Why do I need radiation to kill the healthy tissue and cells that I have left?? There is nothing to show metastasis, and I’m still doing hormone therapy too.

Comments

  • Moderators
    Moderators Member Posts: 25,912
    edited March 2020

    Hi LittleMom,

    While you wait for the ever-helpful responses from our other members about their experiences, you may find it helpful to read the main Breastcancer.org site's page on When Is Radiation Therapy Appropriate? to better help understand why your doctors may be suggesting this additional treatment.

    We hope this helps!

  • RatherBeSailing
    RatherBeSailing Member Posts: 130
    edited March 2020

    LittleMom -

    I'm a little confused. You had chemo before surgery? And you had a little residual disease in the breast of 1.5mm, or a complete response?

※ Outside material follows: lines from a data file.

<file path="config.mk">
export PLATFORM = sky130hd
export DESIGN_NAME = metronome_sequencer_flat
export DESIGN_NICKNAME = d
export VERILOG_FILES = /design/src/rtl/metronome_sequencer_pkg.sv /design/src/rtl/metronome_sequencer_if.sv /design/src/rtl/metronome_sequencer_beep.sv /design/src/rtl/metronome_sequencer.sv /design/src/flat_wrapper.sv
export SDC_FILE = /design/constraint.sdc
export NUM_CORES = 1
export LEC_CHECK = 0
export BUFFER_PORTS_ARGS = -buffer_cell sky130_fd_sc_hd__buf_2
export CAP_MARGIN = 15
export CORE_MARGIN = 4
export CORE_UTILIZATION = 54
export DETAILED_ROUTE_END_ITERATION = 12
export HOLD_SLACK_MARGIN = 0.12
export PLACE_DENSITY = 0.77
export REMOVE_ABC_BUFFERS = 1
export SLEW_MARGIN = 15
export SYNTH_ARGS = -nofsm -noshare
export SYNTH_HDL_FRONTEND = slang
export SYNTH_SLANG_ARGS = --single-unit
</file>
<file path="constraint.sdc">
create_clock -name i_clk -period 2.24 [get_ports i_clk]
set_input_delay 0.112 -clock i_clk [delete_from_list [all_inputs] [get_ports i_clk]]
set_output_delay 0.112 -clock i_clk [all_outputs]
set_load 0.01 [all_outputs]
</file>
<file path="src/rtl/metronome_sequencer_pkg.sv">
// rtl/metronome_sequencer_pkg.sv - shared types and tempo limits for the metronome beat path
package metronome_pkg;

    typedef enum logic [1:0] {
        IDLE  = 2'd0,
        START = 2'd1,
        RUN   = 2'd2
    } state_t;

    typedef logic [7:0] bpm_t;

    localparam bpm_t BPM_MIN     = 8'd40;
    localparam bpm_t BPM_MAX     = 8'd240;
    localparam bpm_t BPM_DEFAULT = 8'd60;

    // Largest time signature numerator offered by the UI.
    localparam int MAX_BEATS = 8;

    function automatic logic [3:0] bar_len_of(input logic [3:0] beats);
        return (beats == 4'd0) ? 4'd1 : beats;
    endfunction

endpackage

</file>
<file path="src/rtl/metronome_sequencer_if.sv">
// rtl/metronome_sequencer_if.sv - control/status bundle between the UI side and the sequencer
interface metronome_sequencer_if;
    import metronome_pkg::*;

    logic       i_start_stop;
    logic       i_tempo_up;
    logic       i_tempo_down;
    logic [3:0] i_beats_per_bar;
    logic       i_beat_tick;
    bpm_t       o_bpm_out;
    logic       o_div_run;
    logic       o_running;
    logic [3:0] o_beat_idx;
    logic       o_beep;
    logic       o_accent;

    modport master (
        output i_start_stop, i_tempo_up, i_tempo_down, i_beats_per_bar, i_beat_tick,
        input  o_bpm_out, o_div_run, o_running, o_beat_idx, o_beep, o_accent
    );

    modport slave (
        input  i_start_stop, i_tempo_up, i_tempo_down, i_beats_per_bar, i_beat_tick,
        output o_bpm_out, o_div_run, o_running, o_beat_idx, o_beep, o_accent
    );

endinterface

</file>
<file path="src/rtl/metronome_sequencer_beep.sv">
// rtl/metronome_sequencer_beep.sv - retriggerable beep/accent pulse stretcher
module beep_pulse_gen #(
    parameter int LEN = 2500000
) (
    input  logic i_clk,
    input  logic i_rst,
    input  logic i_trig,
    input  logic i_accent,
    input  logic i_clear,
    output logic o_beep,
    output logic o_accent
);

    localparam int W = (LEN > 1) ? $clog2(LEN) : 1;
    localparam logic [W-1:0] LOAD = W'(LEN - 1);

    logic [W-1:0] r_cnt;
    logic         r_active;
    logic         r_accent;

    // The counter runs LOAD..0 with r_active high, so a pulse spans exactly LEN cycles;
    // a retrigger simply reloads, keeping the pulse contiguous.
    always_ff @(posedge i_clk or posedge i_rst) begin
        if (i_rst) begin
            r_cnt    <= '0;
            r_active <= 1'b0;
            r_accent <= 1'b0;
        end else if (i_clear) begin
            r_cnt    <= '0;
            r_active <= 1'b0;
            r_accent <= 1'b0;
        end else if (i_trig) begin
            r_cnt    <= LOAD;
            r_active <= 1'b1;
            r_accent <= i_accent;
        end else if (r_active) begin
            if (r_cnt == '0) begin
                r_active <= 1'b0;
                r_accent <= 1'b0;
            end else begin
                r_cnt <= r_cnt - 1'b1;
            end
        end
    end

    assign o_beep   = r_active;
    assign o_accent = r_accent;

endmodule

</file>
<file path="src/rtl/metronome_sequencer.sv">
// rtl/metronome_sequencer.sv - run/stop FSM, tempo register and bar position for the metronome
module metronome_sequencer
    import metronome_pkg::*;
#(
    parameter bpm_t BPM_MIN     = metronome_pkg::BPM_MIN,
    parameter bpm_t BPM_MAX     = metronome_pkg::BPM_MAX,
    parameter bpm_t BPM_DEFAULT = metronome_pkg::BPM_DEFAULT,
    parameter int   BEEP_LEN    = 2500000
) (
    input  logic                 i_clk,
    input  logic                 i_rst,
    metronome_sequencer_if.slave bus
);

    state_t     r_state;
    state_t     w_next_state;
    bpm_t       r_bpm_pend;
    bpm_t       r_bpm_out;
    logic [3:0] r_bar_len;
    logic [3:0] r_beat_idx;
    logic       r_div_run;
    logic       r_running;

    logic       w_start;
    logic       w_stop;
    logic       w_beat;
    logic       w_wrap;
    logic       w_beep;
    logic       w_accent;

    always_ff @(posedge i_clk or posedge i_rst) begin
        if (i_rst) r_state <= IDLE;
        else       r_state <= w_next_state;
    end

    always_comb begin
        w_next_state = r_state;
        case (r_state)
            IDLE:    if (bus.i_start_stop) w_next_state = START;
            START:   w_next_state = RUN;
            RUN:     if (bus.i_start_stop) w_next_state = IDLE;
            default: w_next_state = IDLE;
        endcase
    end

    // Stop takes priority over a coincident beat, so no beat is emitted on the stop cycle.
    assign w_start = (r_state == IDLE) && bus.i_start_stop;
    assign w_stop  = (r_state == RUN) && bus.i_start_stop;
    assign w_beat  = (r_state == RUN) && bus.i_beat_tick && !bus.i_start_stop;
    assign w_wrap  = (r_beat_idx == r_bar_len - 4'd1);

    always_ff @(posedge i_clk or posedge i_rst) begin
        if (i_rst) begin
            r_bpm_pend <= BPM_DEFAULT;
        end else if (bus.i_tempo_up && !bus.i_tempo_down && (r_bpm_pend < BPM_MAX)) begin
            r_bpm_pend <= r_bpm_pend + 8'd1;
        end else if (bus.i_tempo_down && !bus.i_tempo_up && (r_bpm_pend > BPM_MIN)) begin
            r_bpm_pend <= r_bpm_pend - 8'd1;
        end
    end

    // While running, the divider only sees a new tempo on a beat boundary.
    always_ff @(posedge i_clk or posedge i_rst) begin
        if (i_rst) begin
            r_bpm_out <= BPM_DEFAULT;
        end else if ((r_state == IDLE) || (r_state == START) || w_beat) begin
            r_bpm_out <= r_bpm_pend;
        end
    end

    always_ff @(posedge i_clk or posedge i_rst) begin
        if (i_rst) begin
            r_bar_len  <= 4'd1;
            r_beat_idx <= 4'd0;
        end else if (w_start) begin
            r_bar_len  <= bar_len_of(bus.i_beats_per_bar);
            r_beat_idx <= 4'd0;
        end else if (w_stop) begin
            r_beat_idx <= 4'd0;
        end else if (w_beat) begin
            if (w_wrap) begin
                r_bar_len  <= bar_len_of(bus.i_beats_per_bar);
                r_beat_idx <= 4'd0;
            end else begin
                r_beat_idx <= r_beat_idx + 4'd1;
            end
        end
    end

    always_ff @(posedge i_clk or posedge i_rst) begin
        if (i_rst) begin
            r_div_run <= 1'b0;
            r_running <= 1'b0;
        end else begin
            r_div_run <= (w_next_state != IDLE);
            r_running <= (w_next_state != IDLE);
        end
    end

    beep_pulse_gen #(
        .LEN (BEEP_LEN)
    ) u_beep (
        .i_clk    (i_clk),
        .i_rst    (i_rst),
        .i_trig   (w_start || w_beat),
        .i_accent (w_start || w_wrap),
        .i_clear  (w_stop),
        .o_beep   (w_beep),
        .o_accent (w_accent)
    );

    assign bus.o_bpm_out  = r_bpm_out;
    assign bus.o_div_run  = r_div_run;
    assign bus.o_running  = r_running;
    assign bus.o_beat_idx = r_beat_idx;
    assign bus.o_beep     = w_beep;
    assign bus.o_accent   = w_accent;

endmodule

</file>
<file path="src/flat_wrapper.sv">
// flat-port wrapper written by rule: the top's interface ports become plain ports
module metronome_sequencer_flat import metronome_pkg::*;
#(
    parameter bpm_t BPM_MIN     = metronome_pkg::BPM_MIN,
    parameter bpm_t BPM_MAX     = metronome_pkg::BPM_MAX,
    parameter bpm_t BPM_DEFAULT = metronome_pkg::BPM_DEFAULT,
    parameter int   BEEP_LEN    = 2500000
)
  (i_clk, i_rst, bus_i_start_stop, bus_i_tempo_up, bus_i_tempo_down, bus_i_beats_per_bar, bus_i_beat_tick, bus_o_bpm_out, bus_o_div_run, bus_o_running, bus_o_beat_idx, bus_o_beep, bus_o_accent);
  metronome_sequencer_if bus_i ();
  input  logic i_clk;
  input  logic i_rst;
  input wire logic [$bits(bus_i.i_start_stop)-1:0] bus_i_start_stop;
  input wire logic [$bits(bus_i.i_tempo_up)-1:0] bus_i_tempo_up;
  input wire logic [$bits(bus_i.i_tempo_down)-1:0] bus_i_tempo_down;
  input wire logic [$bits(bus_i.i_beats_per_bar)-1:0] bus_i_beats_per_bar;
  input wire logic [$bits(bus_i.i_beat_tick)-1:0] bus_i_beat_tick;
  output wire logic [$bits(bus_i.o_bpm_out)-1:0] bus_o_bpm_out;
  output wire logic [$bits(bus_i.o_div_run)-1:0] bus_o_div_run;
  output wire logic [$bits(bus_i.o_running)-1:0] bus_o_running;
  output wire logic [$bits(bus_i.o_beat_idx)-1:0] bus_o_beat_idx;
  output wire logic [$bits(bus_i.o_beep)-1:0] bus_o_beep;
  output wire logic [$bits(bus_i.o_accent)-1:0] bus_o_accent;
  assign bus_i.i_start_stop = bus_i_start_stop;
  assign bus_i.i_tempo_up = bus_i_tempo_up;
  assign bus_i.i_tempo_down = bus_i_tempo_down;
  assign bus_i.i_beats_per_bar = bus_i_beats_per_bar;
  assign bus_i.i_beat_tick = bus_i_beat_tick;
  assign bus_o_bpm_out = bus_i.o_bpm_out;
  assign bus_o_div_run = bus_i.o_div_run;
  assign bus_o_running = bus_i.o_running;
  assign bus_o_beat_idx = bus_i.o_beat_idx;
  assign bus_o_beep = bus_i.o_beep;
  assign bus_o_accent = bus_i.o_accent;
  metronome_sequencer #(.BPM_MIN(BPM_MIN), .BPM_MAX(BPM_MAX), .BPM_DEFAULT(BPM_DEFAULT), .BEEP_LEN(BEEP_LEN)) u_core (.i_clk(i_clk), .i_rst(i_rst), .bus(bus_i));
endmodule
</file>
Word-level counts from Yosys, hierarchy flattened
Cells that the tools add are included.
{ "totals": {"register_bits": 51, "in_bits": 10, "out_inout_bits": 16, "elab_cells": 75} }
{ "op_classes": {"mux": 26, "reduce_logical": 28, "n_eq_ne": 5, "add_sub_neg": 5, "magnitude_cmp": 2} }
{ "op_table": {"columns": ["cell", "count"], "rows": [
  ["22-bit 2-to-1 mux", 4],
  ["4-bit 2-to-1 mux", 9],
  ["22-bit logical NOT", 1],
  ["22-bit by 1-bit subtractor with 22-bit output (second input constant)", 1],
  ["8-bit 2-to-1 mux", 2],
  ["3-bit nonzero test", 3],
  ["8-bit by 1-bit adder with 8-bit output (second input constant)", 1],
  ["8-bit by 6-bit greater-than comparator with 1-bit output (second input constant)", 1],
  ["1-bit logical AND", 8],
  ["8-bit less-than comparator (second input constant)", 1],
  ["1-bit 2-to-1 mux", 8],
  ["2-bit nonzero test", 4],
  ["8-bit by 1-bit subtractor with 8-bit output (second input constant)", 1],
  ["2-bit case mux with 3 select lines", 1],
  ["4-bit by 1-bit adder with 4-bit output (second input constant)", 1],
  ["4-bit == test", 1],
  ["4-bit logical NOT", 1],
  ["1-bit logical OR", 4],
  ["2-bit 2-to-1 mux", 2],
  ["2-bit AND reduction", 2],
  ["4-bit by 1-bit subtractor with 4-bit output (second input constant)", 1],
  ["1-bit logical NOT", 3],
  ["3-bit inequality test (second input constant)", 1],
  ["3-bit AND reduction", 1],
  ["4 further kinds", 4]
]} }

Logic depth before layout (Yosys ltp)
Gate-level depths: netlist of run 1.
{ "depth": {"word_depth": 6, "ltp_mapped": 8} }

Cells and area by module
A second synthesis of run 1 with hierarchy kept.
{ "unflattened": {"hier_cells": 277, "hier_area_um2": 3090.5} }
{ "modules_own_cells": {"columns": ["module", "area_per_inst_um2", "n_inst", "cells_per_inst"], "rows": [
  ["metronome_sequencer", 1590.3, 1, 139],
  ["beep_pulse_gen", 1500.2, 1, 138]
]} }

Least setup slack after synthesis of run 1
No wires, ideal clock.
{ "synth_timing": {"path_type": "reg-to-reg", "from": "register u_core.u_beep.r_cnt[8]", "to": "register u_core.u_beep.r_cnt[15]", "stages_incl_launch_ff": 6, "slack_ns": -0.221, "required_time_ns": 2.174, "synth_period_minus_slack_ns": 2.461, "setup_time_ns": 0.066, "arrival_time_ns": 2.395, "path_cell_list": "dfrtp_1 > or4_4 > or4_4 > or4_1 > or4_1 > nand2_1"} }
{ "synth_between": {"elab_chain_len": 5, "word_cells_on_any_way": 8, "classes_between": "add/sub: 1; eq/ne: 1; mux: 4; reduce/logical: 2"} }
{ "synth_lines": {"columns": ["item", "line", "source"], "rows": [
  ["start: declaration", "metronome_sequencer_beep.sv:17", "logic [W-1:0] r_cnt;"],
  ["start signal: assignment", "metronome_sequencer_beep.sv:41", "r_cnt <= r_cnt - 1'b1;"],
  ["22-bit by 1-bit subtractor with 22-bit output", "metronome_sequencer_beep.sv:41", null],
  ["22-bit 2-to-1 mux", "metronome_sequencer_beep.sv:37", "if (r_cnt == '0) begin"],
  ["22-bit 2-to-1 mux", "metronome_sequencer_beep.sv:36", "end else if (r_active) begin"],
  ["22-bit 2-to-1 mux", "metronome_sequencer_beep.sv:32", "end else if (i_trig) begin"],
  ["22-bit 2-to-1 mux", "metronome_sequencer_beep.sv:28", "end else if (i_clear) begin"]
]} }
Several ways; a longest one is shown, not always the timed one. The select of a mux whose other input is x is not followed.
A chain may end at the register's enable or synchronous reset.

Worst setup path in the final report of run 1
{ "layout_timing": {"from": "register u_core.u_beep.r_cnt[6]", "to": "register u_core.u_beep.r_cnt[15]"} }
The elaborated chain is that of the path after synthesis.

==> results of run 1 <==
## logic make-up (layout without fill, tap and decap cells)
| logic type | Yosys count | count (layout) | share of synthesized area [%] |
|---|---|---|---|
| AO/OA/AOI/OAI | 71 | 71 | 16.9 |
| XOR/XNOR | 20 | 20 | 5.99 |
| multiplexers | 20 | 20 | 7.66 |
| buffers and inverters | 22 | 103 | 3.72 |
| AND/OR/NAND/NOR | 96 | 96 | 17.2 |
| flip-flops | 51 | 51 | 44.0 |
| adder cells (fa/ha/maj) | 10 | 10 | 4.54 |
## stage by stage
step           setup slack [ps]  util (%)  area [sq um]  instances
6_report                   -210      74.0          3830        441
3_3_place_gp               -166      65.9          3410        417
5_1_grt                    -282      74.0          3830        441
2_1_floorplan              -258         -          2850        278
3_5_place_dp               -226      65.9          3410        417
4_1_cts                    -211      69.6          3600        432
## final timing paths
check                      slack [ps]                      end
setup / recovery                 -210  u_core.u_beep.r_cnt[15]
hold / removal                    160     u_core.r_bpm_pend[7]
setup reg to reg                 -210  u_core.u_beep.r_cnt[15]
hold reg to reg                   510  u_core.bus.o_bpm_out[1]
max in group asynchronous        1210  u_core.bus.o_bpm_out[5]
min in group asynchronous         420        u_core.r_state[1]
## report_power, final
group / internal (W) / switching, W / total, W
Sequential: 0.00134 / 0.000345 / 0.00169
Clock: 0.000335 / 0.000290 / 0.000624
Combinational: 0.00142 / 0.00138 / 0.00280
Total: 0.00310 / 0.00202 / 0.00511
## layout make-up
type                       instances  area, sq um  share of cell area [%]
multi-input combinational        217         1680                    43.9
inverter                          10         37.5                   0.980
sequential                        51         1290                    33.6
clock inverter                     1         30.0                   0.784
clock buffer                       7         76.3                    1.99
tap                               70         87.6                    2.29
timing repair buffer              85          629                    16.4
## worst max-delay path, stage by stage (launching register included)
cell and delay, ps:
dfrtp_1 390, or4_4 540, or4_4 550, or4_4 430
or4_1 400, nand2_1 80
## registers in the layout (all words and copies together), names as in the netlist
register	cells
u_core.r_state	2
u_core.u_beep.o_accent	1
u_core.u_beep.r_cnt	22
u_core.r_bar_len	4
u_core.bus.o_div_run	1
u_core.r_bpm_pend	8
u_core.bus.o_beat_idx	4
u_core.bus.o_bpm_out	8
u_core.u_beep.o_beep	1
## layout by cell type (no fill, tap or decap), drive strengths merged, types with 5 or more instances in the layout
cell / synthesis / layout
o211ai: 6 / 6
nand4: 5 / 5
xor2: 10 / 10
o22a: 8 / 8
a21oi: 16 / 16
ha: 9 / 9
xnor2: 10 / 10
or4: 9 / 9
nor2: 25 / 25
nor4: 9 / 9
nand3: 5 / 5
or2: 6 / 6
inv: 10 / 10
nor3: 9 / 9
a31oi: 9 / 9
clkbuf: 8 / 7
o21ai: 9 / 9
dlygate4sd3: 0 / 6
dfstp: 9 / 9
mux2: 19 / 19
dfrtp: 42 / 42
nand2: 17 / 17
buf: 4 / 79
## routing by layer
| metal | global-route usage (%) | up-vias |
|---|---|---|
| met1 | 26.2 | 1340 |
| li1 | - | 1239 |
| met2 | 40.6 | 79 |
| met5 | 0 | - |
| met4 | 8.64 | 0 |
| met3 | 4.93 | 19 |
## synthesized netlist by cell type (6+ instances only)
cell type,n,area (sq um)
xnor2_1,10,87.6
or4_1,7,52.6
mux2_2,19,214
dfrtp_1,42,1050
or2_2,6,37.5
nor3_1,9,45.0
inv_1,10,37.5
a21oi_1,16,80.1
nor4_1,9,56.3
ha_1,9,113
nand2_1,17,63.8
nor2_1,25,93.8
xor2_1,10,87.6
dfstp_2,9,236
a31oi_1,9,56.3
o21ai_0,6,30.0
clkbuf_1,7,26.3
o22a_1,7,61.3
o211ai_1,6,45.0
## what timing repair did
item | in CTS | in global routing
buffers inserted | 1 | 9
hold buffers | 6 | 0
pin swaps | 6 | 21
hold endpoints to repair | 28 | 0
endpoints found under the setup margin | 16 | 30
cloned | 0 | 0
gates resized for setup | 4 | 37
==> impl_metrics.tcl, run 1 <==
set metrics [dict create \
    status "complete, but fails checks" \
    violations "negative setup slack" \
    start_kind "flop" \
    yosys_most_used_dff "dfrtp_1" \
    vdd_drop_max_mv 0.959 \
    fin_setup_tns_ps -600 \
    min_path_cells 4 \
    synth-seq-cells 51 \
    coreArea_sq_um 5170 \
    place_congestion 0.872 \
    final_antenna_net_count 0 \
    synth_edf_count 0 \
    rows 26 \
    worst-path-max-fanout 4 \
    cts_buffers 5 \
    rsz0062_at_grt "true" \
    die-width_microns 81.6 \
    endpoint_kind "flop" \
    top_layer "met4" \
    drive_gt1_share_pct 41.0 \
    n_fill_cell 340 \
    first_global_vias 2681 \
    fin_crit_sh_pct 109 \
    firstDrtPassIters 4 \
    totalWireLength_microns 7420 \
    p_leak_nw 1.62 \
    required_ps 2480 \
    r2r_start "u_core.u_beep.r_cnt[6]" \
    wl_met2_microns 3910 \
    hold_viol 0 \
    routedWlPerCell_microns 16.8 \
    buffer_ports.inserted 25 \
    drc 0 \
    ys_warn_count 0 \
    die_area_sq_um 6660 \
    clkSlewWorstSetupHoldPaths_ps 80 \
    clock_sinks 51 \
    worstRegToRegCells 5 \
    initial_core_util_pct 56.5 \
    hold_slack_ps 162 \
    critPathKind "reg -> reg" \
    p_total_w 0.00511 \
    final_max_slew_viol_count 0 \
    worst_pin_slew_ps 669 \
    vias 2677 \
    root_buffer "clkbuf_8" \
    fin_ws_ps -210 \
    grt_overflow_total 0 \
    max_clock_freq_mhz 408 \
    hp-class "in -> reg" \
    syn_inst 290 \
    cp.arrival_ps 2690 \
    p_per_area_nw_per_um2 1330 \
    grt_usage_pct 22.6 \
    dp_hpwl_microns 4750 \
    antenna_found_initial 0 \
    antenna_cells 0 \
    max-cap-violations 0 \
    period_needed_ps 2450 \
    timing.clock.skew_ps 7.43 \
    met3_length_microns 330 \
    die_h_microns 81.6 \
    ys_types 51 \
    grt_max_degree 27 \
    cts_tree "done" \
    grt_pass1_wl_microns 11900 \
    htree_levels 2 \
    syn2layout_area_growth_pct 31.0 \
    vias_per_cell 6.07 \
    hp-start "bus_i_tempo_down" \
    io_pins 26 \
    slew_headroom_pct 55.1 \
    crit_start "u_core.u_beep.r_cnt[6]" \
    synth_area_sq_um 2920 \
    seq_area_frac_synth_pct 44.0 \
    finalSetupViolCount 8 \
    met1Wirelength_microns 3010 \
    clockBufferDepth 2 \
    nNetsFinal 390 \
    drt-initial-drc-count 211 \
    syn_area_per_cell_sq_um 10.1 \
    insertion_delay_ps 300 \
    ys_async_sr_fraction_pct 100 \
]
Note: power is estimated with default switching activity, not from simulation.
==> inputs of run 2 (changes only) <==
Settings changed: CORE_ASPECT_RATIO from default to 1.4.
==> run 2 against run 1 <==
The run still ends with negative setup slack left. Critical path depth unchanged. Hold slack gained 22 ps. Register-to-register slack about the same. Combinational power about the same. Sequential share of layout area rose by 0.90 points. Via count is 0.82% lower. Worst setup slack better by 7.8 ps. Global-route usage is 0.74 points higher. Clock power fell by 17%. Largest cell class unchanged.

    Post-mastectomy radiation (PMRT) is becoming more common, and recommendations are based on pre-chemo status. So even if you had a great response to neo-adjuvant chemo, if you were originally node positive they would still likely recommend radiation. ASCO/ASTRO guidelines from 2016 state: "... available evidence shows that PMRT reduces the risks of locoregional failure (LRF), any recurrence, and breast cancer mortality for patients with T1-2 breast cancer with one to three positive axillary nodes." That may be what the recommendation is based on.

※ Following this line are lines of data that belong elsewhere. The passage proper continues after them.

===== src/rtl/cal_pkg.sv =====
// Shared widths, FSM encoding and the bin-magnitude helper for the peak-gain calibrator.
package cal_pkg;

    localparam int DATA_W    = 24;
    localparam int MAG_W     = 25;
    localparam int BIN_W     = 11;
    localparam int DIV_ITERS = 24;

    typedef enum logic [1:0] {
        ST_ACC  = 2'd0,
        ST_DIV  = 2'd1,
        ST_DONE = 2'd2
    } cal_state_t;

    // L1 magnitude; negating -2^23 yields 0x800000, which read as unsigned is exactly 2^23.
    function automatic logic [MAG_W-1:0] cal_mag(input logic [DATA_W-1:0] re,
                                                 input logic [DATA_W-1:0] im);
        logic [DATA_W-1:0] a_re;
        logic [DATA_W-1:0] a_im;
        a_re = re[DATA_W-1] ? -re : re;
        a_im = im[DATA_W-1] ? -im : im;
        return {1'b0, a_re} + {1'b0, a_im};
    endfunction

endpackage


===== src/rtl/cal_div.sv =====
// Restoring divider: quotient = floor((mag_y << FRAC_BITS) / mag_x), one bit per cycle.
module cal_div
    import cal_pkg::*;
#(
    parameter int FRAC_BITS = 12
) (
    input  logic                 clk,
    input  logic                 rst_n,
    input  logic                 i_start,
    input  logic [MAG_W-1:0]     i_mag_x,
    input  logic [MAG_W-1:0]     i_mag_y,
    output logic                 o_done,
    output logic                 o_sat,
    output logic [DIV_ITERS-1:0] o_quot
);

    localparam int DVD_W = MAG_W + FRAC_BITS;
    localparam int CNT_W = $clog2(DIV_ITERS + 1);

    logic [DVD_W-1:0]     w_dvd;
    logic [DVD_W-1:0]     w_mx_sh;
    logic [MAG_W-1:0]     w_hi;
    logic [DIV_ITERS-1:0] w_lo;
    logic                 w_sat;
    logic [MAG_W:0]       w_trial;
    logic                 w_ge;

    logic [MAG_W-1:0]     r_dvs;
    logic [MAG_W-1:0]     r_rem;
    logic [DIV_ITERS-1:0] r_q;
    logic [CNT_W-1:0]     r_cnt;
    logic                 r_done;
    logic                 r_sat;

    assign w_dvd   = DVD_W'(i_mag_y) << FRAC_BITS;
    assign w_mx_sh = DVD_W'(i_mag_x) << FRAC_BITS;
    assign w_hi    = MAG_W'(w_dvd >> DIV_ITERS);
    assign w_lo    = w_dvd[DIV_ITERS-1:0];
    // The last term also flags any quotient that would not fit in DIV_ITERS bits.
    assign w_sat   = (i_mag_x == '0) || (DVD_W'(i_mag_y) >= w_mx_sh) || (w_hi >= i_mag_x);

    // r_q starts as the low dividend bits and fills with quotient bits from the right.
    assign w_trial = {r_rem, r_q[DIV_ITERS-1]};
    assign w_ge    = w_trial >= {1'b0, r_dvs};

    // NOTE: state registers use non-blocking assignments so every flop samples pre-edge values.
    always_ff @(posedge clk or negedge rst_n) begin
        if (!rst_n) begin
            r_dvs  <= '0;
            r_rem  <= '0;
            r_q    <= '0;
            r_cnt  <= '0;
            r_done <= 1'b0;
            r_sat  <= 1'b0;
        end else if (i_start) begin
            r_dvs  <= i_mag_x;
            r_rem  <= w_hi;
            r_q    <= w_lo;
            r_sat  <= w_sat;
            r_cnt  <= CNT_W'(DIV_ITERS);
            r_done <= 1'b0;
        end else if (r_cnt != '0) begin
            r_rem  <= MAG_W'(w_ge ? (w_trial - {1'b0, r_dvs}) : w_trial);
            r_q    <= {r_q[DIV_ITERS-2:0], w_ge};
            r_cnt  <= r_cnt - 1'b1;
            r_done <= (r_cnt == CNT_W'(1));
        end else begin
            r_done <= 1'b0;
        end
    end

    assign o_done = r_done;
    assign o_sat  = r_sat;
    assign o_quot = r_q;

endmodule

    Why don't you ask you radiation oncologist why s/he is recommending PMRT? Aside from pathology, what other factors make them think you need it? HER2 status? Your age? Grade 3? Although stats are only stats, they should be able to give you estimated recurrence rates with and without radiation. Usually they quote local regional recurrence, which includes your breast and local nodes (radiation is only local control.)

  • LittleMom32
    LittleMom32 Member Posts: 4
    edited March 2020

    I had chemo first because my tumor was 39mm and they found 2 axillary nodes (11mm). My oncologist wanted to shrink the tumor before surgery, and it worked very well. I was also getting Hormone therapy with the chemo as I’m triple positive.

    During surgery is when they found residual in my breast and both nodes were clean. During surgery they twice injected two blue dyes near my nipple to watch where it went through my lymph nodes and it came back negative.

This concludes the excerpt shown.